“How could she stand the smell? Haven’t you noticed? They have a particular smell, these Paravans.”Baby Kochamma, God of Small Things
“No, no, it’s not that. What is it? Like an old radish. No. You know when you boil a rag? It smells like that.”Park Dong-ik, Parasite
*spoilers* GOST reminded me of many works of art, including Parasite, one of my favorite movies. Both works put smell at the center of tensions between classes.
This use of smell is very striking in both stories. Even though it’s one of our most powerful scenses, smell tends to be sidetracked in movies and books.

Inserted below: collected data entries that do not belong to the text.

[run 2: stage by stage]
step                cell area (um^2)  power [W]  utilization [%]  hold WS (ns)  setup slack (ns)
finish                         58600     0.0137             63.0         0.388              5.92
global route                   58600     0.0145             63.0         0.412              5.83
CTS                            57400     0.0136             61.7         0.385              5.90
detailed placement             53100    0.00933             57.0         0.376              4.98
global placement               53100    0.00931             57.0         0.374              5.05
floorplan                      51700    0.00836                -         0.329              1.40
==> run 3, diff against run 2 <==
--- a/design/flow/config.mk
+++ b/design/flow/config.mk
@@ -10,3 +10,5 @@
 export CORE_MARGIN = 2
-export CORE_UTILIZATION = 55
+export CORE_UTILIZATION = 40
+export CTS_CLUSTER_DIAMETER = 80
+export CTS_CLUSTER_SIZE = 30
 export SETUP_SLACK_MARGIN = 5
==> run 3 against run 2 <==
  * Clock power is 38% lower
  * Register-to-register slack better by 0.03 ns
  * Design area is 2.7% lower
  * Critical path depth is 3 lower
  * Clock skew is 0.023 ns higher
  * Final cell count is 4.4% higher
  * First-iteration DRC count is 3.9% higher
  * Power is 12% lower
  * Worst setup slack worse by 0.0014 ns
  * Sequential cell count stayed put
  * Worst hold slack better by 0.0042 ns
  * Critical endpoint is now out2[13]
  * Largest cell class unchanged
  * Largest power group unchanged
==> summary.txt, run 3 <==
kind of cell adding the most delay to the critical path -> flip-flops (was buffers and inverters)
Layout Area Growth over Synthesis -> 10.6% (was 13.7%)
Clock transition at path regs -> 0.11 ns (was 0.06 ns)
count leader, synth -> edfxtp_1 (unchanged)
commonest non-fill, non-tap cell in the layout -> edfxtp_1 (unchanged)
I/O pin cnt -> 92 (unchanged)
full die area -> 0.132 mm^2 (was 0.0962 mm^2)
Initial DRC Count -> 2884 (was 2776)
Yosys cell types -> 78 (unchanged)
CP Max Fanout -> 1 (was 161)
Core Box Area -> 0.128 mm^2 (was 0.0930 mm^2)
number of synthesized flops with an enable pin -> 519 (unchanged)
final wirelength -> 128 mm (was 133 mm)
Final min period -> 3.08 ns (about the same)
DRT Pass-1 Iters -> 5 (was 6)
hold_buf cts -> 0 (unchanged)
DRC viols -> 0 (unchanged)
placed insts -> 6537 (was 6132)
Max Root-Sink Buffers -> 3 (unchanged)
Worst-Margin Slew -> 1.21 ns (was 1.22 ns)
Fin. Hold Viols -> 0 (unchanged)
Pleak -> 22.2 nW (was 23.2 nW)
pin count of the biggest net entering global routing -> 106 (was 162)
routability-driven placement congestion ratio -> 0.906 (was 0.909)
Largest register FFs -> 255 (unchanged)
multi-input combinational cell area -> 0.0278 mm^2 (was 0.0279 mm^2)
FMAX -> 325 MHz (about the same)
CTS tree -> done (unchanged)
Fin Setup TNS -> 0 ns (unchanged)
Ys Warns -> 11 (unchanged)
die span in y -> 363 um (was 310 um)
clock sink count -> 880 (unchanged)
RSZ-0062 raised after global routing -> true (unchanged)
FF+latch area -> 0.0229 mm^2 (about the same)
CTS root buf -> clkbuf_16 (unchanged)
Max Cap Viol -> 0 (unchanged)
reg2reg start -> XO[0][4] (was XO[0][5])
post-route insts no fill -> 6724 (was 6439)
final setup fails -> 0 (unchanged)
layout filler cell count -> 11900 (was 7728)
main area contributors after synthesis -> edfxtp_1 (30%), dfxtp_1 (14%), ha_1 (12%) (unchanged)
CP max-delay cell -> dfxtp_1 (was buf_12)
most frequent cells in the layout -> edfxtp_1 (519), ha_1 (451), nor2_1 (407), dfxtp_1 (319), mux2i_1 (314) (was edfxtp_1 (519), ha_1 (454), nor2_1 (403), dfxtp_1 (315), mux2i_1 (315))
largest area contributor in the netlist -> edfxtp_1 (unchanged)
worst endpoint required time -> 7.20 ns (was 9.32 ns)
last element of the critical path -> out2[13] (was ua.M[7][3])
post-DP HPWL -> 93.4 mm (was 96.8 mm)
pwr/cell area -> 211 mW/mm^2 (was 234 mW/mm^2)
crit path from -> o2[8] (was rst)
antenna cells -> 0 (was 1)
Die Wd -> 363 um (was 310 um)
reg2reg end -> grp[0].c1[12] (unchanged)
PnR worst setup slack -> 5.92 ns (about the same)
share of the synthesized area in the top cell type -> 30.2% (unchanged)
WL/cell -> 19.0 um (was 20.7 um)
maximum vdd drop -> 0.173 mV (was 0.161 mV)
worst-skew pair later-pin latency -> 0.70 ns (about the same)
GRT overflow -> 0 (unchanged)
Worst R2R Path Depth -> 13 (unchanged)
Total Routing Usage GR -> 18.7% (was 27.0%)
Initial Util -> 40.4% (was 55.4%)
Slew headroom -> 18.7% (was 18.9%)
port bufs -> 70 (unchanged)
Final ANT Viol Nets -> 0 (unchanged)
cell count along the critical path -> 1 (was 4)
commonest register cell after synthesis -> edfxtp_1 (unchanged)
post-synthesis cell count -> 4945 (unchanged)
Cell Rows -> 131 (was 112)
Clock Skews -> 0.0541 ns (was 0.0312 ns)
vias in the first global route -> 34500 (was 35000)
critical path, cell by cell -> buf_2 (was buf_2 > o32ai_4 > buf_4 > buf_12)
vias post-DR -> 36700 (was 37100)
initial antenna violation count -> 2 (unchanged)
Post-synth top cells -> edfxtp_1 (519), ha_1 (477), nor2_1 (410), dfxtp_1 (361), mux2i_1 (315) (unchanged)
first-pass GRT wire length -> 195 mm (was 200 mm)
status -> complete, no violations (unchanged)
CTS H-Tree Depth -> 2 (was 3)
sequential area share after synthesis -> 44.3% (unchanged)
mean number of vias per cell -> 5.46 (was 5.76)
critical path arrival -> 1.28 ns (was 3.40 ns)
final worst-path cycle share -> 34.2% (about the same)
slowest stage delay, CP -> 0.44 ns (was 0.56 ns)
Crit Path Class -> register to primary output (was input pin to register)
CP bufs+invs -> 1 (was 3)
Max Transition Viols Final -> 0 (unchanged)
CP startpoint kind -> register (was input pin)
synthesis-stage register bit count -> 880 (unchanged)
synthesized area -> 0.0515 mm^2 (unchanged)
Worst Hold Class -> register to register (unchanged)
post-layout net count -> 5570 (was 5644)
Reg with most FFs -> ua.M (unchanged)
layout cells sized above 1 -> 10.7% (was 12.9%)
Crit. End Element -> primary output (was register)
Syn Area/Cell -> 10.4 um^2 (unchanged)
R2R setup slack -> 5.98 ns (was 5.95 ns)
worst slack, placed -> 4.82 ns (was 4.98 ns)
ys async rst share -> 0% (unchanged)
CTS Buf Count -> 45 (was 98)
Background: an optimization exercise with open tools, aiming at small area and a short achievable clock period. Do not read the settings as production practice.

==> delta <==
==> flow/design.v <==
module fpa_prep (
	input  [26:0] in_A,
	input  [26:0] in_B,
	output        a_gt,
	output [26:0] L,
	output        S_s,
	output [16:0] S_f,
	output [4:0]  d5,
	output        S_z
);
	assign a_gt = in_A[25:1] > in_B[25:1];
	assign L   = a_gt ? in_A : in_B;
	wire [26:0] S = a_gt ? in_B : in_A;
	wire [7:0] d = a_gt ? (in_A[25:18] - in_B[25:18]) : (in_B[25:18] - in_A[25:18]);
	assign S_s = S[26];
	assign S_f = S[17:1];
	assign d5  = (d > 8'd21) ? 5'd31 : d[4:0];
	assign S_z = (S[25:18] == 8'd0);
endmodule
module fpa_align (
	input  [26:0] L,
	input  [16:0] S_f,
	input  [4:0]  d5,
	input         S_z,
	output [20:0] Lt,
	output [19:0] Xw,
	output        st
);
	wire L_z = (L[25:18] == 8'd0);
	wire [17:0] Sf = {1'b1, S_f};
	wire big = (d5 > 5'd21) | S_z;
	assign Lt = L_z ? 21'd0 : {2'b01, L[17:1], L[0] & S_z, 1'b0};
	assign Xw = big ? 20'd0 : ({Sf, 2'b00} >> d5);
	reg s;
	integer i;
	always @* begin
		s = 1'b0;
		for (i = 0; i < 18; i = i + 1)
			if ((i + 18 >= d5) && (i + 3 <= d5)) s = s | Sf[i];
	end
	assign st = s & ~big;
endmodule
module fpa_norm (
	input         sgn,
	input  [7:0]  Le,
	input  [20:0] F,
	output [26:0] out_Sum
);
	reg [4:0] lz;
	integer i;
	always @* begin
		lz = 5'd0;
		for (i = 0; i < 21; i = i + 1) if (F[i]) lz = 5'd20 - i;
	end
	wire [20:0] Fn = F << lz;
	wire [7:0] e = Le + 8'd1 - {3'b0, lz};
	assign out_Sum = (F == 21'd0) ? 27'd0 : {sgn, e, Fn[19:2]};
endmodule
module fpa_norm_add (
	input         sgn,
	input  [7:0]  Le,
	input  [20:0] F,
	output [26:0] out_Sum
);
	assign out_Sum = F[20] ? {sgn, Le + 8'd1, F[19:2]} :
	                 F[19] ? {sgn, Le, F[18:1]} : 27'd0;
endmodule
module fpa_front (
	input  [26:0] in_A,
	input  [26:0] in_B,
	output [29:0] pre
);
	wire a_gt, S_s, S_z;
	wire [26:0] L;
	wire [16:0] S_f;
	wire [4:0] d5;
	fpa_prep p (.in_A(in_A), .in_B(in_B), .a_gt(a_gt), .L(L), .S_s(S_s), .S_f(S_f), .d5(d5), .S_z(S_z));
	wire [20:0] Lt;
	wire [19:0] Xw;
	wire st;
	fpa_align a (.L(L), .S_f(S_f), .d5(d5), .S_z(S_z), .Lt(Lt), .Xw(Xw), .st(st));
	wire sub = L[26] ^ S_s;
	wire [20:0] F = sub ? (Lt - {1'b0, Xw} - {20'd0, st}) : (Lt + {1'b0, Xw});
	assign pre = {L[26], L[25:18], F};
endmodule
module fp_multi (
	input  [26:0] in_A,
	input  [26:0] in_B,
	output [26:0] out_Prod
);
	wire [35:0] p = {1'b1, in_A[17:1]} * {1'b1, in_B[17:1]};
	wire [8:0] es = in_A[25:18] + in_B[25:18];
	wire [7:0] e = es[7:0] + (p[35] ? 8'd130 : 8'd129);
	wire z = (es < 9'h80) | (in_A[25:18] == 8'd0) | (in_B[25:18] == 8'd0);
	assign out_Prod = z ? 27'd0 : {in_A[26] ^ in_B[26], e, p[35] ? p[34:17] : p[33:16]};
endmodule
module fpm_out #(parameter [7:0] ce = 8'd0) (
	input  [26:0] in_A,
	input  [35:0] p,
	output [26:0] out_Prod
);
	wire [8:0] es = in_A[25:18] + ce;
	wire [7:0] e = es[7:0] + (p[35] ? 8'd130 : 8'd129);
	wire z = (es < 9'h80) | (in_A[25:18] == 8'd0);
	assign out_Prod = z ? 27'd0 : {in_A[26], e, p[35] ? p[34:17] : p[33:16]};
endmodule
module fp_mul_c1 (input [26:0] in_A, output [26:0] out_Prod);
	wire [17:0] x = {1'b1, in_A[17:1]};
	wire [35:0] p = {x, 18'd0} - {x, 15'd0} + {x, 13'd0} - {x, 10'd0} - {x, 8'd0} - {x, 6'd0} - {x, 4'd0};
	fpm_out #(8'd117) o (.in_A(in_A), .p(p), .out_Prod(out_Prod));
endmodule
module fp_mul_c2 (input [26:0] in_A, output [26:0] out_Prod);
	wire [17:0] x = {1'b1, in_A[17:1]};
	wire [35:0] p = {x, 18'd0} - {x, 16'd0} - {x, 14'd0} - {x, 12'd0} + {x, 10'd0} + {x, 2'd0};
	fpm_out #(8'd121) o (.in_A(in_A), .p(p), .out_Prod(out_Prod));
endmodule
module fp_mul_c3 (input [26:0] in_A, output [26:0] out_Prod);
	wire [17:0] x = {1'b1, in_A[17:1]};
	wire [35:0] p = {x, 18'd0} - {x, 14'd0} + {x, 12'd0} + {x, 10'd0} + {x, 8'd0} - {x, 6'd0} - {18'd0, x};
	fpm_out #(8'd125) o (.in_A(in_A), .p(p), .out_Prod(out_Prod));
endmodule
module jh_efield(
	input rst,
	input clock,
	input [26:0] r,				 
	input [26:0] V_right,				 
	input [26:0] V_left,					 
	input [26:0] V_top,		 
	input [26:0] V_bottom,	 
	output [26:0] fdtd_result
);
	wire        tb_gt, tb_Ss, tb_Sz;
	wire [26:0] tb_L;
	wire [16:0] tb_Sf;
	wire [4:0]  tb_d5;
	fpa_prep prep12 (.in_A(V_top), .in_B(V_bottom), .a_gt(tb_gt), .L(tb_L), .S_s(tb_Ss),
	                 .S_f(tb_Sf), .d5(tb_d5), .S_z(tb_Sz));
	wire        rl_gt, rl_Ss, rl_Sz;
	wire [26:0] rl_L;
	wire [16:0] rl_Sf;
	wire [4:0]  rl_d5;
	fpa_prep prep3 (.in_A(V_right), .in_B(V_left), .a_gt(rl_gt), .L(rl_L), .S_s(rl_Ss),
	                .S_f(rl_Sf), .d5(rl_d5), .S_z(rl_Sz));
	reg        s0_tb_gt, s0_tb_Ss, s0_tb_Sz, s0_rl_Ss, s0_rl_Sz;
	reg [26:0] s0_tb_L, s0_rl_L, s0_r;
	reg [16:0] s0_tb_Sf, s0_rl_Sf;
	reg [4:0]  s0_tb_d5, s0_rl_d5;
	always @(posedge clock) begin
		s0_tb_gt <= tb_gt; s0_tb_L <= tb_L; s0_tb_Ss <= tb_Ss; s0_tb_Sf <= tb_Sf;
		s0_tb_d5 <= tb_d5; s0_tb_Sz <= tb_Sz;
		s0_rl_L <= rl_L; s0_rl_Ss <= rl_Ss; s0_rl_Sf <= rl_Sf;
		s0_rl_d5 <= rl_d5; s0_rl_Sz <= rl_Sz;
		s0_r <= r;
	end
	wire [20:0] tb_Lt;
	wire [19:0] tb_Xw;
	wire        tb_st;
	fpa_align al12 (.L(s0_tb_L), .S_f(s0_tb_Sf), .d5(s0_tb_d5), .S_z(s0_tb_Sz),
	                .Lt(tb_Lt), .Xw(tb_Xw), .st(tb_st));
	wire [20:0] tb_Fa = tb_Lt + {1'b0, tb_Xw};
	wire [20:0] tb_Fs = tb_Lt - {1'b0, tb_Xw} - {20'd0, tb_st};
	wire sg2 = s0_tb_L[26];
	wire sg1 = s0_tb_L[26] ^ ~s0_tb_gt;
	wire [26:0] tb_sum, tb_dif;
	fpa_norm_add n_a (.sgn(1'b0), .Le(s0_tb_L[25:18]), .F(tb_Fa), .out_Sum(tb_sum));
	fpa_norm     n_s (.sgn(1'b0), .Le(s0_tb_L[25:18]), .F(tb_Fs), .out_Sum(tb_dif));
	wire sub2 = s0_tb_L[26] ^ s0_tb_Ss;
	wire [26:0] out1 = {sg1, sub2 ? tb_sum[25:0] : tb_dif[25:0]};
	wire [26:0] out2 = {sg2, sub2 ? tb_dif[25:0] : tb_sum[25:0]};
	wire [20:0] rl_Lt;
	wire [19:0] rl_Xw;
	wire        rl_st;
	fpa_align al3 (.L(s0_rl_L), .S_f(s0_rl_Sf), .d5(s0_rl_d5), .S_z(s0_rl_Sz),
	               .Lt(rl_Lt), .Xw(rl_Xw), .st(rl_st));
	wire sub3 = s0_rl_L[26] ^ s0_rl_Ss;
	wire [20:0] rl_F = sub3 ? (rl_Lt - {1'b0, rl_Xw} - {20'd0, rl_st}) : (rl_Lt + {1'b0, rl_Xw});
	wire [26:0] out3;
	fpa_norm n3 (.sgn(s0_rl_L[26]), .Le(s0_rl_L[25:18]), .F(rl_F), .out_Sum(out3));
	wire [26:0] c1r;
	fp_mul_c1 mul0 (.in_A(s0_r), .out_Prod(c1r));
	reg [26:1] s1_t1, s1_t2, s1_t3, s1_c1r;
	always @(posedge clock) begin
		s1_t1 <= out1[26:1];
		s1_t2 <= out2[26:1];
		s1_t3 <= out3[26:1];
		s1_c1r <= c1r[26:1];
	end
	wire [26:0] out4, out5, out6;
	fp_multi  mul1 (.in_A({s1_t1, 1'b0}), .in_B({s1_c1r, 1'b0}), .out_Prod(out4));
	fp_mul_c2 mul2 (.in_A({s1_t2, 1'b0}), .out_Prod(out5));
	fp_mul_c3 mul3 (.in_A({s1_t3, 1'b0}), .out_Prod(out6));
	reg [26:0] s2_p4, s2_p5, s2_p6;
	always @(posedge clock) begin
		s2_p4 <= out4;
		s2_p5 <= out5;
		s2_p6 <= out6;
	end
	wire [29:0] pre5;
	fpa_front add5 (.in_A(s2_p5), .in_B(s2_p4), .pre(pre5));
	reg [29:0] s3_pre5;
	reg [26:0] s3_p6;
	always @(posedge clock) begin
		s3_pre5 <= pre5;
		s3_p6 <= s2_p6;
	end
	wire [26:0] out7;
	fpa_norm n5 (.sgn(s3_pre5[29]), .Le(s3_pre5[28:21]), .F(s3_pre5[20:0]), .out_Sum(out7));
	wire [29:0] pre6;
	fpa_front add6 (.in_A(s3_p6), .in_B(out7), .pre(pre6));
	reg [29:0] s4_pre6;
	always @(posedge clock) s4_pre6 <= pre6;
	fpa_norm n6 (.sgn(s4_pre6[29]), .Le(s4_pre6[28:21]), .F(s4_pre6[20:0]), .out_Sum(fdtd_result));
endmodule
==> flow/run.sh <==
#!/bin/bash
# synth_recipe.tcl (not shown) runs the flow's synth.tcl, then flattens the netlist and writes it again
# the make line also repeats each setting of config.mk as NAME=value (left out here)
make -C /OpenROAD-flow-scripts/flow DESIGN_CONFIG=/design/flow/config.mk WORK_HOME=/design/flow/orfs CLKGATE_MAP_FILE= SYNTH_SCRIPT=/design/flow/synth_recipe.tcl finish
==> flow/config.mk <==
export PLATFORM = sky130hd
export DESIGN_NAME = jh_efield
export DESIGN_NICKNAME = jh_efield
export VERILOG_FILES = /design/flow/design.v
export SDC_FILE = /design/flow/constraint.sdc
export NUM_CORES = 4
export LEC_CHECK = 0
export ABC_AREA = 1
export CAP_MARGIN = 20
export CORE_MARGIN = 2
export CORE_UTILIZATION = 65
export SETUP_SLACK_MARGIN = 5
export SLEW_MARGIN = 20
==> flow/constraint.sdc <==
create_clock -name core_clock -period 17.0 [get_ports {clock}]
set_input_delay 3.4000 -clock core_clock [delete_from_list [all_inputs] [get_ports {clock}]]
set_output_delay 3.4000 -clock core_clock [all_outputs]
set_load 0.01 [all_outputs]
==> yarrow: changes against delta <==
ABC_AREA = 0   (was 1)
CORE_UTILIZATION = 40   (was 65)
SETUP_SLACK_MARGIN = default   (was 5)
==> juniper: changes against delta <==
CORE_UTILIZATION = 40   (was 65)
SETUP_SLACK_MARGIN = default   (was 5)
==> notes <==
Global-route usage, highest first: delta, juniper, yarrow.
Register-to-register slack, lowest first: juniper, yarrow, delta.
Between delta and yarrow, the lower synthesized cell count is in yarrow (gap 15%, measured against yarrow).
yarrow finished clean. juniper went through all stages and came out clean. delta completed with no timing, DRC or antenna violations.
Of juniper and yarrow, juniper has the higher clock skew (gap 0.0069 ns).
No functional check of the RTL was part of any run of this note.

-- what the ideal ports hide --
No port has a modelled driver above. Below, the same layouts with a new extraction and two added sets of constraints. Step 1 assumes that a clkbuf_16 drives the clock port and a buf_2 every other input. Step 2 times the ports against the registers' clock, not the clock port: input delays grow and output delays shrink by t, the midpoint of the rising clock arrivals with the driver on. a / b / c = ideal ports / drivers / drivers and shift; a / b = the first two.
run | t (ns) | setup WS [ns] | cell pins on the clock port's net
delta | 0.655 | 6.143 / 6.143 / 6.143 | 1
yarrow | 0.700 | 5.086 / 5.086 / 5.086 | 1
juniper | 0.699 | 4.648 / 4.648 / 4.648 | 1
After both steps setup and hold are still met in every run listed.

Class might visually or audibly present itself differently in different cultures. Scent is the most universally recognized measure of class; no matter where in the world you live, it requires privilege to have access to perfume, running water, and soap, and to live in an area that isn’t heavily polluted or have a job that doesn’t include interactions with trash/chemicals.
The effects of orientalism are also present in Parasite. I haven’t seen the movie for a while, but a detail I remember is that one character, Ki-jung, uses the fake name “Jessica” and claims to have studied in America when she tries to become the Park family’s art therapist. She seems more qualified to the Park family because of her English name and American education.
There are more similarities between the two stories. Both are about relations between families of different classes, and all families involved in these stories are destroyed because of these relationships. If you haven’t seen Parasite, I highly recommend it. Like GOST, it is as thrilling as it is thought-provoking.